Fig. 6: Anti-PD-L1 therapy blocks the tumor-promoting effects of PRMT3.

A PRMT3, p-PDHA, and PD-L1 were immunohistochemically analyzed using a tissue microarray (TMA) of HCC specimens (left). Scale bar, 50 μm. TMA analysis revealed a positive correlation between PRMT3 and p-PDHA expression, as well as with PD-L1 expression (right). B Timeline of the anti-PD-L1 therapy in Hepa1-6 cells of the subcutaneous mouse model. Hepa1-6 cells infected with Lenti-Prmt3 or Lenti-Ctrl were inoculated subcutaneously in the right flank of C57/BL/6 mice.
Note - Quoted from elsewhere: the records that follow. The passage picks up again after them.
<file path="src/rtl/dec_entry_pkg.sv">
// Shared types and constants for the decimal command-entry parser.
package dec_entry_pkg;

  localparam int unsigned ACC_W = 17;

  typedef enum logic [1:0] {
    S_IDLE,
    S_DIGITS,
    S_DIV,
    S_COMMIT
  } state_t;

  typedef enum logic {
    TGT_TRIG,
    TGT_CTRIG
  } target_t;

  localparam logic [7:0] CR       = 8'h0D;
  localparam logic [7:0] LF       = 8'h0A;
  localparam logic [7:0] ESC      = 8'h1B;
  localparam logic [7:0] SPACE    = 8'h20;
  localparam logic [7:0] CHAR_0   = 8'h30;
  localparam logic [7:0] CHAR_9   = 8'h39;
  localparam logic [7:0] CHAR_T   = 8'h54;
  localparam logic [7:0] CHAR_C   = 8'h43;
  localparam logic [7:0] CASE_BIT = 8'h20;

  function automatic logic is_digit(input logic [7:0] c);
    return (c >= CHAR_0) && (c <= CHAR_9);
  endfunction

  function automatic logic is_eol(input logic [7:0] c);
    return (c == CR) || (c == LF);
  endfunction

  // Case-insensitive letter match; only the letter and its lowercase map here.
  function automatic logic is_letter(input logic [7:0] c, input logic [7:0] upper);
    return (c | CASE_BIT) == (upper | CASE_BIT);
  endfunction

endpackage

</file>
<file path="src/rtl/div_const_seq.sv">
// Sequential restoring divider by a constant: one quotient bit per cycle,
// MSB first, fixed ACC_W-cycle latency after start. done_c is high during
// the cycle whose closing edge produces the final quotient bit.
module div_const_seq
  import dec_entry_pkg::*;
#(
  parameter int unsigned DIVISOR = 3
) (
  input  logic             clk,
  input  logic             rst_n,
  input  logic             start,
  input  logic [ACC_W-1:0] dividend,
  output logic             done_c,
  output logic [ACC_W-1:0] quotient
);

  localparam int unsigned REM_W = $clog2(DIVISOR + 1) + 1;
  localparam int unsigned CNT_W = $clog2(ACC_W + 1);

  logic [REM_W-1:0] rem_q;
  logic [CNT_W-1:0] cnt_q;
  logic             busy_q;
  logic [REM_W-1:0] trial_c;
  logic             ge_c;

  // Trial subtraction: shift the next dividend bit into the partial remainder.
  always_comb begin
    trial_c = {rem_q[REM_W-2:0], quotient[ACC_W-1]};
    ge_c    = trial_c >= REM_W'(DIVISOR);
    done_c  = busy_q && (cnt_q == CNT_W'(1));
  end

  // Dividend shifts out of the top of quotient while quotient bits shift in.
  always_ff @(posedge clk or negedge rst_n) begin
    if (!rst_n) begin
      rem_q    <= '0;
      cnt_q    <= '0;
      busy_q   <= 1'b0;
      quotient <= '0;
    end else if (start) begin
      rem_q    <= '0;
      cnt_q    <= CNT_W'(ACC_W);
      busy_q   <= 1'b1;
      quotient <= dividend;
    end else if (busy_q) begin
      rem_q    <= ge_c ? (trial_c - REM_W'(DIVISOR)) : trial_c;
      quotient <= {quotient[ACC_W-2:0], ge_c};
      cnt_q    <= cnt_q - CNT_W'(1);
      if (cnt_q == CNT_W'(1)) begin
        busy_q <= 1'b0;
      end
    end
  end

endmodule

</file>
<file path="src/rtl/dec_entry_parser.sv">
// Decimal command-entry parser: "T<mV>" / "C<count>" terminated by CR/LF,
// converted to binary and committed to trig_level / clk_trig_max.
// Optional character echo enabled by defining DEC_ENTRY_ECHO_EN.
module dec_entry_parser
  import dec_entry_pkg::*;
#(
  parameter int unsigned MAX_DIGITS = 5,
  parameter int unsigned OUT_W      = 12,
  parameter int unsigned TRIG_SCALE = 3
) (
  input  logic             clk,
  input  logic             rst_n,
  input  logic [7:0]       rx_data,
  input  logic             rx_valid,
  output logic             rx_ready,
  output logic [OUT_W-1:0] trig_level,
  output logic [OUT_W-1:0] clk_trig_max,
  output logic             upd,
  output logic             err,
  output logic             sat
`ifdef DEC_ENTRY_ECHO_EN
  ,
  output logic [7:0]       tx_data,
  output logic             tx_valid,
  input  logic             tx_ready
`endif
);

  localparam int unsigned CNT_W = $clog2(MAX_DIGITS + 1);
  localparam int unsigned MUL_W = ACC_W + 3;
  localparam logic [ACC_W-1:0] OUT_MAX = ACC_W'((2 ** OUT_W) - 1);

  state_t           state_q, state_d;
  target_t          target_q, target_d;
  logic [ACC_W-1:0] acc_q, acc_d;
  logic [CNT_W-1:0] cnt_q, cnt_d;
  logic [OUT_W-1:0] trig_d, ctrig_d;
  logic             upd_d, err_d, sat_d;
  logic             rdy_q, rdy_d;
  logic             accept_c;
  logic             div_start_c;
  logic             div_done_c;
  logic [ACC_W-1:0] quotient;
  logic [ACC_W-1:0] result_c;
  logic [MUL_W-1:0] acc_x10_c;

  assign accept_c = rx_valid && rx_ready;

  div_const_seq #(
    .DIVISOR (TRIG_SCALE)
  ) u_div (
    .clk      (clk),
    .rst_n    (rst_n),
    .start    (div_start_c),
    .dividend (acc_q),
    .done_c   (div_done_c),
    .quotient (quotient)
  );

  // Next-state, datapath and pulse decode.
  always_comb begin
    state_d     = state_q;
    target_d    = target_q;
    acc_d       = acc_q;
    cnt_d       = cnt_q;
    trig_d      = trig_level;
    ctrig_d     = clk_trig_max;
    upd_d       = 1'b0;
    err_d       = 1'b0;
    sat_d       = 1'b0;
    div_start_c = 1'b0;
    acc_x10_c   = {acc_q, 3'b000} + {2'b00, acc_q, 1'b0};
    result_c    = (target_q == TGT_TRIG) ? quotient : acc_q;

    case (state_q)
      S_IDLE: begin
        if (accept_c) begin
          if (is_letter(rx_data, CHAR_T)) begin
            target_d = TGT_TRIG;
            acc_d    = '0;
            cnt_d    = '0;
            state_d  = S_DIGITS;
          end else if (is_letter(rx_data, CHAR_C)) begin
            target_d = TGT_CTRIG;
            acc_d    = '0;
            cnt_d    = '0;
            state_d  = S_DIGITS;
          end else if (!(is_eol(rx_data) || (rx_data == SPACE))) begin
            err_d = 1'b1;
          end
        end
      end
      S_DIGITS: begin
        if (accept_c) begin
          if (is_digit(rx_data)) begin
            if (cnt_q == CNT_W'(MAX_DIGITS)) begin
              err_d   = 1'b1;
              state_d = S_IDLE;
            end else begin
              acc_d = ACC_W'(acc_x10_c + MUL_W'(rx_data[3:0]));
              cnt_d = cnt_q + CNT_W'(1);
            end
          end else if (is_eol(rx_data)) begin
            if (cnt_q == '0) begin
              err_d   = 1'b1;
              state_d = S_IDLE;
            end else if (target_q == TGT_TRIG) begin
              div_start_c = 1'b1;
              state_d     = S_DIV;
            end else begin
              state_d = S_COMMIT;
            end
          end else if (rx_data == ESC) begin
            state_d = S_IDLE;
          end else begin
            err_d   = 1'b1;
            state_d = S_IDLE;
          end
        end
      end
      S_DIV: begin
        if (div_done_c) begin
          state_d = S_COMMIT;
        end
      end
      S_COMMIT: begin
        if (result_c > OUT_MAX) begin
          result_c = OUT_MAX;
          sat_d    = 1'b1;
        end
        if (target_q == TGT_TRIG) begin
          trig_d = OUT_W'(result_c);
        end else begin
          ctrig_d = OUT_W'(result_c);
        end
        upd_d   = 1'b1;
        state_d = S_IDLE;
      end
      default: state_d = S_IDLE;
    endcase

    rdy_d = (state_d == S_IDLE) || (state_d == S_DIGITS);
  end

  // State, datapath and registered outputs.
  always_ff @(posedge clk or negedge rst_n) begin
    if (!rst_n) begin
      state_q      <= S_IDLE;
      target_q     <= TGT_TRIG;
      acc_q        <= '0;
      cnt_q        <= '0;
      trig_level   <= '0;
      clk_trig_max <= '0;
      upd          <= 1'b0;
      err          <= 1'b0;
      sat          <= 1'b0;
      rdy_q        <= 1'b0;
    end else begin
      state_q      <= state_d;
      target_q     <= target_d;
      acc_q        <= acc_d;
      cnt_q        <= cnt_d;
      trig_level   <= trig_d;
      clk_trig_max <= ctrig_d;
      upd          <= upd_d;
      err          <= err_d;
      sat          <= sat_d;
      rdy_q        <= rdy_d;
    end
  end

`ifdef DEC_ENTRY_ECHO_EN
  logic [7:0] echo_q;
  logic       echo_full_q;

  // One-entry echo buffer; holds off rx while a pending echo cannot drain.
  always_ff @(posedge clk or negedge rst_n) begin
    if (!rst_n) begin
      echo_q      <= '0;
      echo_full_q <= 1'b0;
    end else if (accept_c) begin
      echo_q      <= rx_data;
      echo_full_q <= 1'b1;
    end else if (echo_full_q && tx_ready) begin
      echo_full_q <= 1'b0;
    end
  end

  assign tx_data  = echo_q;
  assign tx_valid = echo_full_q;
  assign rx_ready = rdy_q && (!echo_full_q || tx_ready);
`else
  assign rx_ready = rdy_q;
`endif

endmodule

</file>
<file path="config.mk">
export PLATFORM = sky130hd
export DESIGN_NAME = dec_entry_parser
export DESIGN_NICKNAME = d
export VERILOG_FILES = /design/src/rtl/dec_entry_pkg.sv /design/src/rtl/div_const_seq.sv /design/src/rtl/dec_entry_parser.sv
export SDC_FILE = /design/constraint.sdc
export NUM_CORES = 1
export LEC_CHECK = 0
export BUFFER_PORTS_ARGS = -buffer_cell sky130_fd_sc_hd__buf_2
export CORE_MARGIN = 2
export CORE_UTILIZATION = 64
export CTS_CLUSTER_SIZE = 20
export DETAILED_ROUTE_END_ITERATION = 8
export GPL_TIMING_DRIVEN = 0
export PLACE_DENSITY = 0.85
export SETUP_SLACK_MARGIN = 0.02
export SYNTH_ARGS = -nofsm -noshare
export SYNTH_HDL_FRONTEND = slang
export SYNTH_SLANG_ARGS = --single-unit
export TNS_END_PERCENT = 50
</file>
<file path="constraint.sdc">
create_clock -name clk -period 7.39 [get_ports clk]
set_input_delay 1.1085 -clock clk [delete_from_list [all_inputs] [get_ports clk]]
set_output_delay 1.1085 -clock clk [all_outputs]
set_load 0.005 [all_outputs]
</file>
Anti-PD-L1 was administered intraperitoneally on day 3 post-inoculation (twice per week, 100 μg/mouse). Tumor growth curve was shown. n = 7 in each group, *P < 0.05, **P < 0.01. Tumor images (C) and tumor weight (D) were shown. n = 7 in each group, *P < 0.05, **P < 0.01. E Semi-quantitative analysis of Ki67 and CD8 positive staining in the indicated tumor groups. n = 5 in each group, *P < 0.05, **P < 0.01. F Lactate production was detected in the indicated tumor groups. n = 5 in each group, *P < 0.05. G PD-L1 expression levels in the indicated tumor groups were analyzed by immunoblotting. The data are presented as mean ± SD, and the statistical tests were all two-tailed.